Heat a non-stick skillet. Add oil. Once the oil is hot, lower the heat. Place a 2¾” metal circle cutter onto the skillet. Fill the circle cutter with the crab mixture and make sure it’s tightly packed. Delicately remove the circle cutter and repeat the same procedure until they’re all formed. Once one side is cooked (about 2-3 minutes), flip to the other side and continue cooking until lightly golden. Transfer to a plate and set aside.

PLace the crab cakes in the oven for 5-10 minutes at 200°F (to keep them warm) until ready to serve.

Transfer the crab cakes onto a serving platter. Garnish with dill.

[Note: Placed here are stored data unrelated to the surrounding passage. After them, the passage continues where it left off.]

File: src/logic/cpu_params.svh
`ifndef CPU_PARAMS_SVH
`define CPU_PARAMS_SVH

// Data bus and memory address width
`define CPU_DATA_W 8

// General purpose registers REG0 to REG7
`define CPU_NUM_REGS 8

// Bus source select width, also the register code width in programs
`define CPU_SEL_W 4

// Step counter inside one sequencer state, saturates at all ones
`define CPU_CYCLE_W 3

// Words of program and data memory
`define CPU_MEM_DEPTH 256

`endif

File: src/logic/cpu_pkg.sv
`include "cpu_params.svh"

package cpu_pkg;

	typedef logic [`CPU_DATA_W-1:0] byte_t;
	typedef logic [`CPU_DATA_W-1:0] addr_t;

	// Bus sources; the same codes name registers inside programs
	typedef enum logic [`CPU_SEL_W-1:0] {
		REG0 = 4'd0,
		REG1 = 4'd1,
		REG2 = 4'd2,
		REG3 = 4'd3,
		REG4 = 4'd4,
		REG5 = 4'd5,
		REG6 = 4'd6,
		REG7 = 4'd7,
		D_IN = 4'd8,
		RAX = 4'd9,
		RFL = 4'd10,
		RAM = 4'd11,
		RIP = 4'd12,
		RIP_1 = 4'd13,
		ZERO = 4'd14
	} bus_sel_t;

	typedef enum logic [4:0] {
		LOAD_ADDR,
		LOAD_ADDR_WAIT,
		LOAD_DATA,
		LOAD_DATA_WAIT,
		PRE_EXECUTE,
		FETCH,
		INC_RIP,
		EX_HALT,
		EX_NOOP,
		EX_JUMP,
		EX_MATH,
		EX_LDFM,
		EX_LDFI,
		EX_CPFR,
		EX_STOM,
		EX_JINZ,
		EX_JIEQ,
		EX_JILT,
		EX_JIGT
	} state_t;

	typedef enum logic [`CPU_DATA_W-1:0] {
		HALT = 8'h00,
		NOOP = 8'h01,
		JUMP = 8'h03,
		MATH = 8'h04,
		LDFM = 8'h05,
		LDFI = 8'h06,
		CPFR = 8'h08,
		STOM = 8'h09,
		JINZ = 8'h0a,
		JIEQ = 8'h0b,
		JILT = 8'h0c,
		JIGT = 8'h0d
	} opcode_t;

	// Low bits of the MATH operand byte
	typedef enum logic [2:0] {
		ADD = 3'd0,
		SUB = 3'd1,
		AND = 3'd2,
		OR = 3'd3,
		XOR = 3'd4,
		PASS_B = 3'd5
	} alu_op_t;

	typedef struct packed {
		logic carry;
		logic equal;
		logic less_than;
		logic zero;
		logic undefined;
		logic [2:0] spare;
	} flags_t;

	typedef struct packed {
		bus_sel_t sel;
		logic load_addr;
		logic load_rip;
		logic load_alu;
		logic load_rax;
		logic write_ram;
		logic [`CPU_NUM_REGS-1:0] load_reg;
	} ctrl_t;

	// Registers visible to programs
	typedef struct packed {
		byte_t [`CPU_NUM_REGS-1:0] regs;
		byte_t rax;
		flags_t rfl;
		byte_t rip;
	} arch_state_t;

endpackage

File: src/logic/alu.sv
`include "cpu_params.svh"

module alu (
	input  cpu_pkg::byte_t i_a,
	input  cpu_pkg::byte_t i_b,
	input  cpu_pkg::byte_t i_op_byte,
	output cpu_pkg::byte_t o_result,
	output cpu_pkg::flags_t o_flags
);
	cpu_pkg::alu_op_t op;
	logic [`CPU_DATA_W:0] wide;
	logic known;

	always_comb begin
		op = cpu_pkg::alu_op_t'(i_op_byte[2:0]);
		// Bit 7 was the signed select, unsigned only here
		known = (i_op_byte[6:3] == '0);
		case (op)
			cpu_pkg::ADD: wide = {1'b0, i_a} + {1'b0, i_b};
			// Top bit of the difference is the borrow
			cpu_pkg::SUB: wide = {1'b0, i_a} - {1'b0, i_b};
			cpu_pkg::AND: wide = {1'b0, i_a & i_b};
			cpu_pkg::OR: wide = {1'b0, i_a | i_b};
			cpu_pkg::XOR: wide = {1'b0, i_a ^ i_b};
			cpu_pkg::PASS_B: wide = {1'b0, i_b};
			default: begin
				wide = '0;
				known = 1'b0;
			end
		endcase
		if (!known) wide = '0;

		o_result = wide[`CPU_DATA_W-1:0];
		o_flags = '0;
		o_flags.carry = wide[`CPU_DATA_W];
		o_flags.equal = (i_a == i_b);
		o_flags.less_than = (i_a < i_b);
		o_flags.zero = (o_result == '0);
		o_flags.undefined = !known;
	end

endmodule

File: src/logic/bus_arbiter.sv
`include "cpu_params.svh"

module bus_arbiter (
	input  cpu_pkg::bus_sel_t i_sel,
	input  cpu_pkg::arch_state_t i_state,
	input  cpu_pkg::byte_t i_data_in,
	input  cpu_pkg::byte_t i_ram_word,
	output cpu_pkg::byte_t o_bus
);
	cpu_pkg::byte_t rip_next;

	// Next sequential byte after the instruction pointer
	assign rip_next = i_state.rip + 1'b1;

	always_comb begin
		case (i_sel)
			cpu_pkg::REG0, cpu_pkg::REG1, cpu_pkg::REG2, cpu_pkg::REG3,
			cpu_pkg::REG4, cpu_pkg::REG5, cpu_pkg::REG6, cpu_pkg::REG7: begin
				o_bus = i_state.regs[i_sel[2:0]];
			end
			cpu_pkg::D_IN: o_bus = i_data_in;
			cpu_pkg::RAX: o_bus = i_state.rax;
			cpu_pkg::RFL: o_bus = i_state.rfl;
			cpu_pkg::RAM: o_bus = i_ram_word;
			cpu_pkg::RIP: o_bus = i_state.rip;
			cpu_pkg::RIP_1: o_bus = rip_next;
			default: o_bus = '0;
		endcase
	end

	// Code 15 has no source and would silently read zero
	always_comb begin
		a_sel_valid: assert (i_sel !== {`CPU_SEL_W{1'b1}})
			else $error("bus_arbiter: select code 15 on the bus");
	end

endmodule

File: src/logic/cpu.sv
module cpu (
	input  logic i_clk,
	input  logic i_reset,
	input  logic i_load_addr,
	input  logic i_load_data,
	input  logic i_execute,
	input  cpu_pkg::byte_t i_data_in,
	output cpu_pkg::byte_t o_data_out,
	output logic o_waiting
);
	cpu_pkg::ctrl_t ctrl;
	cpu_pkg::arch_state_t arch_state;
	cpu_pkg::addr_t mar;
	cpu_pkg::byte_t ram_word;
	cpu_pkg::byte_t bus;
	cpu_pkg::byte_t alu_result;
	cpu_pkg::flags_t alu_flags;

	// Memory view always shows the word at the address register
	assign o_data_out = ram_word;

	sequencer u_sequencer (
		.i_clk(i_clk),
		.i_reset(i_reset),
		.i_load_addr(i_load_addr),
		.i_load_data(i_load_data),
		.i_execute(i_execute),
		.i_ram_word(ram_word),
		.i_flags(arch_state.rfl),
		.o_ctrl(ctrl),
		.o_waiting(o_waiting)
	);

	reg_file u_reg_file (
		.i_clk(i_clk),
		.i_reset(i_reset),
		.i_ctrl(ctrl),
		.i_bus(bus),
		.i_alu_result(alu_result),
		.i_alu_flags(alu_flags),
		.o_state(arch_state),
		.o_mar(mar)
	);

	bus_arbiter u_bus_arbiter (
		.i_sel(ctrl.sel),
		.i_state(arch_state),
		.i_data_in(i_data_in),
		.i_ram_word(ram_word),
		.o_bus(bus)
	);

	// Accumulator against REG0, operation from the MATH operand
	alu u_alu (
		.i_a(arch_state.rax),
		.i_b(arch_state.regs[0]),
		.i_op_byte(ram_word),
		.o_result(alu_result),
		.o_flags(alu_flags)
	);

	ram u_ram (
		.i_clk(i_clk),
		.i_addr(mar),
		.i_wdata(bus),
		.i_write(ctrl.write_ram),
		.o_rdata(ram_word)
	);

endmodule

File: src/logic/ram.sv
`include "cpu_params.svh"

module ram (
	input  logic i_clk,
	input  cpu_pkg::addr_t i_addr,
	input  cpu_pkg::byte_t i_wdata,
	input  logic i_write,
	output cpu_pkg::byte_t o_rdata
);
	cpu_pkg::byte_t mem [`CPU_MEM_DEPTH];

	// Read returns the old word when written in the same cycle
	always_ff @(posedge i_clk) begin
		if (i_write) mem[i_addr] <= i_wdata;
		o_rdata <= mem[i_addr];
	end

endmodule

File: src/logic/reg_file.sv
`include "cpu_params.svh"

module reg_file (
	input  logic i_clk,
	input  logic i_reset,
	input  cpu_pkg::ctrl_t i_ctrl,
	input  cpu_pkg::byte_t i_bus,
	input  cpu_pkg::byte_t i_alu_result,
	input  cpu_pkg::flags_t i_alu_flags,
	output cpu_pkg::arch_state_t o_state,
	output cpu_pkg::addr_t o_mar
);
	logic rax_from_bus;
	logic rax_from_alu;

	assign rax_from_bus = i_ctrl.load_rax;
	assign rax_from_alu = i_ctrl.load_alu;

	always_ff @(posedge i_clk) begin
		if (i_reset) begin
			o_state <= '0;
			o_mar <= '0;
		end else begin
			for (int i = 0; i < `CPU_NUM_REGS; i++) begin
				if (i_ctrl.load_reg[i]) o_state.regs[i] <= i_bus;
			end
			if (rax_from_bus) o_state.rax <= i_bus;
			// MATH writes the accumulator and flags in the same edge
			if (rax_from_alu) begin
				o_state.rax <= i_alu_result;
				o_state.rfl <= i_alu_flags;
			end
			if (i_ctrl.load_rip) o_state.rip <= i_bus;
			// Address register feeds the RAM directly
			if (i_ctrl.load_addr) o_mar <= i_bus;
		end
	end

	a_rax_single_source: assert property (@(posedge i_clk) disable iff (i_reset)
		!(rax_from_bus && rax_from_alu))
		else $error("reg_file: RAX loaded from bus and ALU together");

endmodule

On the serving plate, drizzle hollandaise sauce (recipe follows) and top with the crab cake.

Serve warm.

Bon appétit!

4. Tips and advices:

  • For the crab cooking time, count approximately 8 minutes per pound.
  • As my friend Carole would say, “there’s also the possibility of buying already cooked whole crabs from a supermarket or fish market, where they’ll usually clean and crack them for you.” But I had spare time and little Aria also enjoyed freshly-cracked crab dipped in lemon juice and white pepper.
  • I strongly recommend Bourbon Barrel Worcestershire sauce. It’s absolutely delicious!
  • Reminder on how to make hollandaise sauce: First make sure you use pasteurized eggs to be safe. Beat 2 egg yolks in a stainless-steel mixing bowl. Add 1 teaspoon white vinegar (if used). Place the bowl on a double boiler. Drizzle about 2 teaspoons lemon juice. Slowly increase the speed of the mixer and add 4 tablespoons diced, cold butter. After a total of about 7-8 minutes, the sauce should be creamy and warm. Add 1 teaspoon horseradish. To check the consistency of the sauce, coat the back of a spoon with the sauce. Run your finger down the back of the spoon. If the line you created with your finger remains, the sauce is ready. Note: There’s no way you can mess up the Hollandaise sauce if you use a thermometer. Check the temperature of the water in the double boiler; it should register 140°F.
  • I was too lazy this time but when we have a dinner party, I usually place the ready-made sauce in a thermos until ready to serve. If the Hollandaise sauce breaks (if the eggs have curdled), just let the sauce cool to room temperature, add a little cold water and whisk the sauce over a double-boiler until smooth while warming it.